"You are staying at Hale, I suppose?"
"No; Lady Laura is away, you know."
"Ah--to be sure; I had forgotten."
"I am spending a few days with a bachelor friend in Holborough. I am off to
Germany before the week is out."
Mr. Granger was not sorry to hear this. He was not jealous of George
Fairfax. If anybody had suggested the possibility of his entertaining such
a sentiment, that person would have experienced the full force of Daniel
Granger's resentment; but this was just the one man whom he fancied his
wife might have cared for a little before her marriage. He was not a man
given to petty jealousies; and of late, since the birth of his son,
there had been growing up in his mind a sense of security in his wife's
fidelity--her affection even. The union between them had seemed very
perfect after the advent of the child; and the master of Arden Court felt
almost as if there were nothing upon this earth left for him to desire.
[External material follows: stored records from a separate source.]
File: config.mk
export PLATFORM = sky130hd
export DESIGN_NAME = ddr2_axi_traffic_gen
export DESIGN_NICKNAME = d
export VERILOG_FILES = /design/src/rtl/ddr2_pkg.sv /design/src/rtl/ddr2_axi_traffic_gen.sv
export SDC_FILE = /design/constraint.sdc
export NUM_CORES = 1
export LEC_CHECK = 0
export CAP_MARGIN = 20
export CORE_ASPECT_RATIO = 1.25
export CORE_MARGIN = 1.5
export CORE_UTILIZATION = 45
export CTS_CLUSTER_DIAMETER = 100
export DETAILED_ROUTE_END_ITERATION = 12
export PLACE_DENSITY = 0.81
export SLEW_MARGIN = 20
export SYNTH_ARGS = -nofsm -noshare
export SYNTH_HDL_FRONTEND = slang
export SYNTH_SLANG_ARGS = --single-unit
File: constraint.sdc
create_clock -name ACLK -period 2.8 [get_ports ACLK]
set_clock_uncertainty 0.05 [all_clocks]
set_input_delay 0.56 -clock ACLK [delete_from_list [all_inputs] [get_ports ACLK]]
set_output_delay 0.56 -clock ACLK [all_outputs]
set_load 0.01 [all_outputs]
File: src/rtl/ddr2_pkg.sv
// Shared types and helpers for the DDR2 AXI subsystem (controller and bring-up logic).
package ddr2_pkg;

    typedef enum logic [2:0] {
        StIdle,
        StWrReq,
        StWrResp,
        StRdReq,
        StRdResp,
        StDone
    } tg_state_t;

    localparam logic [1:0]  AXI_RESP_OKAY  = 2'b00;
    localparam logic [31:0] TG_PATTERN_KEY = 32'hA5A5_A5A5;

    // Address-derived test word; every address gets a distinct value.
    function automatic logic [31:0] tg_pattern(input logic [31:0] addr);
        return addr ^ TG_PATTERN_KEY;
    endfunction

endpackage

File: src/rtl/ddr2_axi_traffic_gen.sv
// AXI4-Lite bring-up master: writes an address pattern to NUM_WORDS words, reads it back,
// and reports pass/fail, error count, first failing address and handshake timeouts.
module ddr2_axi_traffic_gen
    import ddr2_pkg::*;
#(
    parameter int unsigned            ADDR_WIDTH   = 28,
    parameter int unsigned            DATA_WIDTH   = 32,
    parameter int unsigned            AXI_ID_WIDTH = 4,
    parameter int unsigned            NUM_WORDS    = 256,
    parameter logic [ADDR_WIDTH-1:0]  BASE_ADDR    = '0,
    parameter logic [DATA_WIDTH-1:0]  CMP_MASK     = '1,
    parameter int unsigned            TIMEOUT      = 1024
) (
    input  logic                      ACLK,
    input  logic                      ARESETN,
    input  logic                      start,
    output logic                      busy,
    output logic                      done,
    output logic                      pass,
    output logic                      timeout,
    output logic [15:0]               err_count,
    output logic [ADDR_WIDTH-1:0]     first_err_addr,

    output logic [AXI_ID_WIDTH-1:0]   M_AXI_AWID,
    output logic [ADDR_WIDTH-1:0]     M_AXI_AWADDR,
    output logic                      M_AXI_AWVALID,
    input  logic                      M_AXI_AWREADY,
    output logic [DATA_WIDTH-1:0]     M_AXI_WDATA,
    output logic [DATA_WIDTH/8-1:0]   M_AXI_WSTRB,
    output logic                      M_AXI_WVALID,
    input  logic                      M_AXI_WREADY,
    input  logic [1:0]                M_AXI_BRESP,
    input  logic                      M_AXI_BVALID,
    output logic                      M_AXI_BREADY,
    output logic [AXI_ID_WIDTH-1:0]   M_AXI_ARID,
    output logic [ADDR_WIDTH-1:0]     M_AXI_ARADDR,
    output logic                      M_AXI_ARVALID,
    input  logic                      M_AXI_ARREADY,
    input  logic [DATA_WIDTH-1:0]     M_AXI_RDATA,
    input  logic [1:0]                M_AXI_RRESP,
    input  logic                      M_AXI_RVALID,
    output logic                      M_AXI_RREADY
);

    localparam int unsigned       IdxW      = (NUM_WORDS > 1) ? $clog2(NUM_WORDS) : 1;
    localparam int unsigned       WdW       = $clog2(TIMEOUT + 1);
    localparam int unsigned       ByteShift = $clog2(DATA_WIDTH / 8);
    localparam logic [IdxW-1:0]   LastIdx   = IdxW'(NUM_WORDS - 1);
    localparam logic [WdW-1:0]    WdLimit   = WdW'(TIMEOUT - 1);

    function automatic logic [ADDR_WIDTH-1:0] word_addr(input logic [IdxW-1:0] i);
        return BASE_ADDR + (ADDR_WIDTH'(i) << ByteShift);
    endfunction

    function automatic logic [DATA_WIDTH-1:0] word_data(input logic [ADDR_WIDTH-1:0] a);
        return DATA_WIDTH'(tg_pattern(32'(a)));
    endfunction

    tg_state_t               state_q, state_d;
    logic [IdxW-1:0]         idx_q, idx_d, idx_inc;
    logic [WdW-1:0]          wd_q, wd_d;
    logic                    aw_done_q, aw_done_d, w_done_q, w_done_d;
    logic                    awvalid_q, awvalid_d, wvalid_q, wvalid_d, bready_q, bready_d;
    logic                    arvalid_q, arvalid_d, rready_q, rready_d;
    logic [ADDR_WIDTH-1:0]   awaddr_q, awaddr_d, araddr_q, araddr_d;
    logic [DATA_WIDTH-1:0]   wdata_q, wdata_d;
    logic                    busy_q, busy_d, done_q, done_d, pass_q, pass_d;
    logic                    timeout_q, timeout_d;
    logic [15:0]             err_q, err_d;
    logic [ADDR_WIDTH-1:0]   first_err_q, first_err_d;
    logic                    aw_hs, w_hs, b_hs, ar_hs, r_hs;
    logic                    err_hit, in_wait;
    logic [ADDR_WIDTH-1:0]   err_addr;

    assign aw_hs   = awvalid_q & M_AXI_AWREADY;
    assign w_hs    = wvalid_q & M_AXI_WREADY;
    assign b_hs    = bready_q & M_AXI_BVALID;
    assign ar_hs   = arvalid_q & M_AXI_ARREADY;
    assign r_hs    = rready_q & M_AXI_RVALID;
    assign idx_inc = idx_q + IdxW'(1);
    assign in_wait = (state_q == StWrReq) || (state_q == StWrResp) ||
                     (state_q == StRdReq) || (state_q == StRdResp);

    always_comb begin
        state_d     = state_q;
        idx_d       = idx_q;
        aw_done_d   = aw_done_q;
        w_done_d    = w_done_q;
        awvalid_d   = awvalid_q;
        wvalid_d    = wvalid_q;
        bready_d    = bready_q;
        arvalid_d   = arvalid_q;
        rready_d    = rready_q;
        awaddr_d    = awaddr_q;
        araddr_d    = araddr_q;
        wdata_d     = wdata_q;
        busy_d      = busy_q;
        done_d      = done_q;
        pass_d      = pass_q;
        timeout_d   = timeout_q;
        err_d       = err_q;
        first_err_d = first_err_q;
        err_hit     = 1'b0;
        err_addr    = awaddr_q;

        case (state_q)
            StIdle: begin
                if (start) begin
                    state_d     = StWrReq;
                    idx_d       = '0;
                    err_d       = '0;
                    first_err_d = '0;
                    timeout_d   = 1'b0;
                    done_d      = 1'b0;
                    pass_d      = 1'b0;
                    busy_d      = 1'b1;
                    awvalid_d   = 1'b1;
                    wvalid_d    = 1'b1;
                    awaddr_d    = word_addr('0);
                    wdata_d     = word_data(word_addr('0));
                end
            end
            StWrReq: begin
                // AW and W complete independently; move on once both have.
                if (aw_hs) begin
                    awvalid_d = 1'b0;
                    aw_done_d = 1'b1;
                end
                if (w_hs) begin
                    wvalid_d = 1'b0;
                    w_done_d = 1'b1;
                end
                if ((aw_done_q || aw_hs) && (w_done_q || w_hs)) begin
                    state_d   = StWrResp;
                    bready_d  = 1'b1;
                    aw_done_d = 1'b0;
                    w_done_d  = 1'b0;
                end
            end
            StWrResp: begin
                if (b_hs) begin
                    bready_d = 1'b0;
                    err_hit  = (M_AXI_BRESP != AXI_RESP_OKAY);
                    err_addr = awaddr_q;
                    if (idx_q == LastIdx) begin
                        idx_d     = '0;
                        state_d   = StRdReq;
                        arvalid_d = 1'b1;
                        araddr_d  = word_addr('0);
                    end else begin
                        idx_d     = idx_inc;
                        state_d   = StWrReq;
                        awvalid_d = 1'b1;
                        wvalid_d  = 1'b1;
                        awaddr_d  = word_addr(idx_inc);
                        wdata_d   = word_data(word_addr(idx_inc));
                    end
                end
            end
            StRdReq: begin
                if (ar_hs) begin
                    arvalid_d = 1'b0;
                    rready_d  = 1'b1;
                    state_d   = StRdResp;
                end
            end
            StRdResp: begin
                if (r_hs) begin
                    rready_d = 1'b0;
                    err_hit  = (M_AXI_RRESP != AXI_RESP_OKAY) ||
                               (((M_AXI_RDATA ^ word_data(araddr_q)) & CMP_MASK) != '0);
                    err_addr = araddr_q;
                    if (idx_q == LastIdx) begin
                        state_d = StDone;
                    end else begin
                        idx_d     = idx_inc;
                        state_d   = StRdReq;
                        arvalid_d = 1'b1;
                        araddr_d  = word_addr(idx_inc);
                    end
                end
            end
            StDone: begin
                done_d  = 1'b1;
                busy_d  = 1'b0;
                pass_d  = (err_q == '0) && !timeout_q;
                state_d = StIdle;
            end
            default: state_d = StIdle;
        endcase

        if (err_hit) begin
            if (err_q == '0) first_err_d = err_addr;
            if (err_q != 16'hFFFF) err_d = err_q + 16'd1;
        end

        // Watchdog: the current state has stalled for TIMEOUT cycles.
        if (in_wait && (state_d == state_q) && (wd_q == WdLimit)) begin
            timeout_d = 1'b1;
            awvalid_d = 1'b0;
            wvalid_d  = 1'b0;
            bready_d  = 1'b0;
            arvalid_d = 1'b0;
            rready_d  = 1'b0;
            aw_done_d = 1'b0;
            w_done_d  = 1'b0;
            state_d   = StDone;
        end

        wd_d = (state_d != state_q) ? '0 : wd_q + WdW'(1);
    end

    always_ff @(posedge ACLK or negedge ARESETN) begin
        if (!ARESETN) begin
            state_q     <= StIdle;
            idx_q       <= '0;
            wd_q        <= '0;
            aw_done_q   <= 1'b0;
            w_done_q    <= 1'b0;
            awvalid_q   <= 1'b0;
            wvalid_q    <= 1'b0;
            bready_q    <= 1'b0;
            arvalid_q   <= 1'b0;
            rready_q    <= 1'b0;
            awaddr_q    <= '0;
            araddr_q    <= '0;
            wdata_q     <= '0;
            busy_q      <= 1'b0;
            done_q      <= 1'b0;
            pass_q      <= 1'b0;
            timeout_q   <= 1'b0;
            err_q       <= '0;
            first_err_q <= '0;
        end else begin
            state_q     <= state_d;
            idx_q       <= idx_d;
            wd_q        <= wd_d;
            aw_done_q   <= aw_done_d;
            w_done_q    <= w_done_d;
            awvalid_q   <= awvalid_d;
            wvalid_q    <= wvalid_d;
            bready_q    <= bready_d;
            arvalid_q   <= arvalid_d;
            rready_q    <= rready_d;
            awaddr_q    <= awaddr_d;
            araddr_q    <= araddr_d;
            wdata_q     <= wdata_d;
            busy_q      <= busy_d;
            done_q      <= done_d;
            pass_q      <= pass_d;
            timeout_q   <= timeout_d;
            err_q       <= err_d;
            first_err_q <= first_err_d;
        end
    end

    assign busy           = busy_q;
    assign done           = done_q;
    assign pass           = pass_q;
    assign timeout        = timeout_q;
    assign err_count      = err_q;
    assign first_err_addr = first_err_q;
    assign M_AXI_AWID     = '0;
    assign M_AXI_AWADDR   = awaddr_q;
    assign M_AXI_AWVALID  = awvalid_q;
    assign M_AXI_WDATA    = wdata_q;
    assign M_AXI_WSTRB    = '1;
    assign M_AXI_WVALID   = wvalid_q;
    assign M_AXI_BREADY   = bready_q;
    assign M_AXI_ARID     = '0;
    assign M_AXI_ARADDR   = araddr_q;
    assign M_AXI_ARVALID  = arvalid_q;
    assign M_AXI_RREADY   = rready_q;

endmodule

* Word level (Yosys, flattened, before mapping)
Index checks and enable logic that the tools add are counted.
** Word-level totals
- Bits in registers :: 165
- Output and inout bits :: 153
- Bits of input ports :: 44
** Operators by class
- $add $sub $neg :: 3
- Reduce and logical (&&, ||, !) cells :: 41
- Mux-type cells :: 78
- Equality and inequality tests :: 26
- Bitwise gates (word level) :: 8
** Operator list (count)
- two-way mux 28 bit :: 12
- one-hot mux 28 bit (2 select lines) :: 2
- two-way mux 32 bit :: 3
- two-way mux 16 bit :: 4
- one-hot mux 32 bit (2 select lines) :: 1
- two-way mux 8 bit :: 5
- nonzero test 32 bit :: 1
- XOR 32 bit :: 1
- two-way mux 1 bit :: 31
- one-hot mux 8 bit (3 select lines) :: 1
- two-way mux 3 bit :: 7
- inequality test 3 x 2 -> 1 bit (second input constant) :: 7
- AND reduction 5 bit :: 4
- adder 16 x 1 -> 16 bit (second input constant) :: 1
- zero test 16 bit :: 1
- inequality test 16 bit (second input constant) :: 1
- inverter 14 -> 16 bit :: 1
- inverter 5 -> 16 bit :: 1
- nonzero test 2 bit :: 8
- one-hot mux 3 bit (5 select lines) :: 1
- nonzero test 3 bit :: 5
- one-hot mux 1 bit (2 select lines) :: 6
- adder 11 x 1 -> 11 bit (second input constant) :: 1
- equality test 11 x 10 -> 1 bit (second input constant) :: 1
- other kinds (24) :: 50

* Longest topological paths before layout
Gate-level depths: netlist of the first run.
- Depth after elaboration :: 11
- Gate-level depth with buffers :: 9
- Gate-level depth less buffers :: 7

* Worst setup path after synthesis of the first run
OpenSTA, ideal clock, no wires.
- Path type :: input to register
- Start point :: in M_AXI_RRESP[1]
- End point :: reg err_q[9], in the netlist err_count[9]
- Arrival time :: 2.051 ns
- Required time :: 2.631 ns
- Path slack :: 0.581 ns
- Setup time :: 0.119 ns
- Buffers on the path :: 1
- Stages on the path :: 7
- Cell sequence :: nor4b_1 > nand4_1 > or4_4 > a21oi_4 > buf_4 > nor4_1 > o21a_1
** On the way
- Cells in the longest elaborated chain, start to end :: 5
** RTL lines
- start: declaration :: line ddr2_axi_traffic_gen.sv:40 : input logic [1:0] M_AXI_RRESP,
- nonzero test 2 bit :: line ddr2_axi_traffic_gen.sv:170 : err_hit = (M_AXI_RRESP != AXI_RESP_OKAY) ||
- logical OR 1 bit :: line ddr2_axi_traffic_gen.sv:170
- two-way mux 1 bit :: line ddr2_axi_traffic_gen.sv:168 : if (r_hs) begin
- one-hot mux 1 bit (2 select lines) :: line ddr2_axi_traffic_gen.sv:106 : case (state_q)
- two-way mux 16 bit :: line ddr2_axi_traffic_gen.sv:192 : if (err_hit) begin
- via err_d[9] :: line ddr2_axi_traffic_gen.sv:69 : logic [15:0] err_q, err_d;
- end signal: assignment :: line ddr2_axi_traffic_gen.sv:252 : err_q <= err_d;
- end: declaration :: line ddr2_axi_traffic_gen.sv:69
The timed path passes the listed nets, and every way through them passes these cells.
A chain may end at the register's enable or synchronous reset.

* Worst setup path after layout of the first run
- Start point :: reg state_q[2]
- End point :: reg err_q[11], in the netlist err_count[11]
** On the way
- Cells in the longest elaborated chain, start to end :: 4
- Elaborated cells on any way between the ends :: 7
** RTL lines
- start: declaration :: line ddr2_axi_traffic_gen.sv:59 : tg_state_t state_q, state_d;
- start signal: assignment :: line ddr2_axi_traffic_gen.sv:215 : state_q <= StIdle;
- start signal: assignment :: line ddr2_axi_traffic_gen.sv:235 : state_q <= state_d;
- zero test 3 bit :: line ddr2_axi_traffic_gen.sv:106
- two-way mux 16 bit :: line ddr2_axi_traffic_gen.sv:106
- two-way mux 16 bit :: line ddr2_axi_traffic_gen.sv:194 : if (err_q != 16'hFFFF) err_d = err_q + 16'd1;
- two-way mux 16 bit (*) :: line ddr2_axi_traffic_gen.sv:192
- via err_d[11] :: line ddr2_axi_traffic_gen.sv:69
The timed path passes the listed nets; every way through them passes the cells marked *.

==> results of run 1 <==
synthesized netlist by cell type, drive strengths merged, types with 6 or more instances:
cell type and count:
dfrtp 98, buf 90, nand2 57, nor2 30, o21ai 27, and2 22, a21oi 21, mux2i 20
nand3 17, o31ai 13, nand4 12, xnor2 12, xor2 11, inv 10, a21o 7, nor2b 7
nor3 7, o211ai 7, clkbuf 6, or3 6
registers in the layout (all words and copies together) (netlist names):
register and cells:
aw_done_q 1, M_AXI_AWVALID 1, first_err_addr 28, busy 1, M_AXI_WVALID 1, idx_q 8, done 1, timeout 1
pass 1, wd_q 11, M_AXI_ARVALID 1, M_AXI_WDATA 6, M_AXI_AWADDR 7, state_q 3, M_AXI_BREADY 1, w_done_q 1
M_AXI_ARADDR 8, err_count 16, M_AXI_RREADY 1
critical path, stage by stage, from the launching register on:
cell,delay [ns]
dfrtp_1,0.53
nor3b_2,0.42
nand2_1,0.20
a211oi_2,0.31
a21oi_4,0.06
buf_12,0.16
or4_1,0.46
a21oi_1,0.17
kinds of logic after synthesis:
family                     count (synthesis)
buffers and inverters                    106
and+or+nand+nor                          198
AOI/OAI and AO/OA                         99
muxes                                     20
other                                      2
xor gates and xnor gates                  23
adders and majority gates                  4
DFF                                       98
stage by stage:
stage | cell area, µm² | std cells | setup slack [ns]
CTS | 6910 | 846 | 0.363
finish | 6910 | 846 | 0.348
global route | 6910 | 846 | 0.203
detailed placement | 6620 | 830 | 0.0618
floorplan | 5580 | 612 | 0.581
global placement | 6620 | 830 | 0.121
where the power goes:
group	switching [W]	leakage (nW)	internal, W
sequential	0.000145	1.32	0.00153
clock	0.000569	0.138	0.000617
combinational	0.000734	1.61	0.000562
worst max path at each step:
stage | endpoint | startpoint
floorplan | err_count[9] | M_AXI_RRESP[1]
global placement | first_err_addr[8] | M_AXI_RDATA[31]
detailed placement | first_err_addr[7] | M_AXI_RRESP[1]
CTS | err_count[11] | state_q[2]
global route | err_count[11] | state_q[2]
finish | err_count[11] | state_q[2]
cell type report:
| cell class | count | share of cell area (%) |
|---|---|---|
| Clock buffer | 9 | 3.26 |
| Clock inverter | 7 | 0.852 |
| Inverter | 10 | 0.544 |
| Multi-Input combinational cell | 408 | 35.0 |
| Sequential cell | 98 | 35.5 |
| Tap cell | 161 | 2.92 |
| Timing Repair Buffer | 153 | 21.9 |
layer usage:
metal / track usage [%] / vias to the layer above / part of all wire (%)
met2: 35.3 / 140 / 51
met5: 0 / - / 0
li1: - / 2044 / -
met3: 3.93 / 16 / 4.3
met1: 28.5 / 2123 / 43
met4: 6.88 / 0 / 1.5
==> flow_summary.json, run 1 <==
{
  "p_leak_nw": 3.07,
  "maxSlewHeadroom_pct": 55.3,
  "first_pass_iters": 5,
  "setup_viol": 0,
  "ys_types": 59,
  "synthSimpleGateAreaFrac_pct": 19.9,
  "cts_tree": "done",
  "multi_input_area_um2": 2420,
  "avgRoutedWirePerCell_um": 15.4,
  "layout_common_cells": "clkdlybuf4s50_1, dfrtp_1, conb_1, nand2_1, nor2_1",
  "synth_top_area_share_pct": 45.9,
  "grt.total_usage_pct": 21.5,
  "cp_data_arrival_time_ns": 2.67,
  "grt_pass1_wl_um": 21600,
  "die_area_um2": 12500,
  "htreeDepth": 3,
  "yosys-top-cells-area": "dfrtp_1, buf_4, nand2_1",
  "fmax_ghz": 0.408,
  "synth_area_per_cell_um2": 9.72,
  "fin_nets": 728,
  "path_class": "register to register",
  "fin_crit_ns": 2.45,
  "post_cts_buffers": 0,
  "crit_fanout": 28,
  "clk_pin_slew_ns": 0.07,
  "final_core_util_pct": 59.4,
  "area_delta_synth_final_pct": 29.2,
  "ys_seq_area_share_pct": 45.9,
  "routed_wl_um": 13000,
  "cts.path.max_buffers": 2,
  "drt_first_iter_violations": 287,
  "die_w_um": 100,
  "cts_sinks": 98,
  "gp_congestion": 0.894,
  "diodes": 0,
  "antenna_found_initial": 0,
  "initial_core_util_pct": 46.0,
  "r2r_slack_ns": 0.35,
  "via_count": 4323,
  "ctsRootBufferMaster": "clkbuf_16",
  "worst_pin_slew_ns": 0.668,
  "synth-seq-cells": 98,
  "synthFlopType": "dfrtp_1",
  "layout_commonest_cell": "clkdlybuf4s50_1",
  "setup_tns_ns": 0,
  "fin_crit_sh_pct": 87.6,
  "synth-compound-area-share_pct": 12.4,
  "slew_violations": 0,
  "io_buffers": 132,
  "synthCells": 550,
  "synth_fa_ha_area_share_pct": 0.937,
  "startpoint_type": "register",
  "synthXorXnorAreaFrac_pct": 3.77,
  "ctsHoldBuffers": 0,
  "cp.required_ns": 3.01,
  "reg2reg_depth": 7,
  "cts_resized": 0,
  "clkLatencyLatePin_ns": 0.35,
  "synthMuxAreaShare_pct": 3.75,
  "cap_violations": 0,
  "ant_nets": 0,
  "fillers": 992,
  "numCtsBuffers": 9,
  "core_um2": 11600,
  "reg2reg_to": "err_count[11]",
  "grt-ovfl-total": 0,
  "core.rowCount": 44,
  "rsz0062_at_grt": "false",
  "num_io_pins": 197,
  "r2r_start": "state_q[2]",
  "drc": 0,
  "synth_area_um2": 5340,
  "die_y_um": 125,
  "ff_latch_area_um2": 2450,
  "cp-end-kind": "register",
  "grt_pass1_vias": 4258,
  "power_density_nw_per_um2": 602,
  "synth_area_leader_cell": "dfrtp_1",
  "min_path_type": "input pin to async pin",
  "grt_start_max_net_pins": 53,
  "synth_warnings": 0,
  "hold_viol_final": 0,
  "via_per_inst": 5.11,
  "status": "finished, final reports clean",
  "drive_gt1_share_pct": 7.88,
  "peakVddDrop_mv": 0.412,
  "synth_top_family_by_area": "simple AND/OR/NAND/NOR gates",
  "whs_ns": 0.0715,
  "synth-edff-count": 0,
  "power.total_w": 0.00416,
  "synthArstFlopShare_pct": 100,
  "dp_hpwl_um": 9760
}
(Power assumes the default switching activity.)
### config.mk
export PLATFORM = sky130hd
export DESIGN_NAME = conv1d_engine
export DESIGN_NICKNAME = d
export VERILOG_FILES = /design/src/rtl/conv1d_engine.sv
export SDC_FILE = /design/constraint.sdc
export NUM_CORES = 1
export LEC_CHECK = 0
export ABC_AREA = 1
export CAP_MARGIN = 20
export CORE_MARGIN = 2
export CORE_UTILIZATION = 47
export DETAILED_ROUTE_END_ITERATION = 8
export PLACE_DENSITY = 0.66
export REMOVE_ABC_BUFFERS = 1
export SKIP_CTS_REPAIR_TIMING = 1
export SYNTH_ARGS = -nofsm -noshare
export SYNTH_HDL_FRONTEND = slang
export SYNTH_SLANG_ARGS = --single-unit
### constraint.sdc
create_clock -name clk -period 7 [get_ports clk]
set_clock_uncertainty 0.15 [all_clocks]
set_input_delay 1.4 -clock clk [delete_from_list [all_inputs] [get_ports clk]]
set_output_delay 1.4 -clock clk [all_outputs]
set_load 0.01 [all_outputs]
But
he was a little puzzled by the presence of George Fairfax, nevertheless.
Holborough was a small place; and he began to speculate immediately upon
the identity of this bachelor friend of Mr. Fairfax's. It was not a
garrison town. The young men of the place were for the most part small
professional men--half-a-dozen lawyers and doctors, two or three curates, a
couple of bankers' sons, an auctioneer or two, ranking vaguely between the
trading and professional classes, and the sons of tradesmen.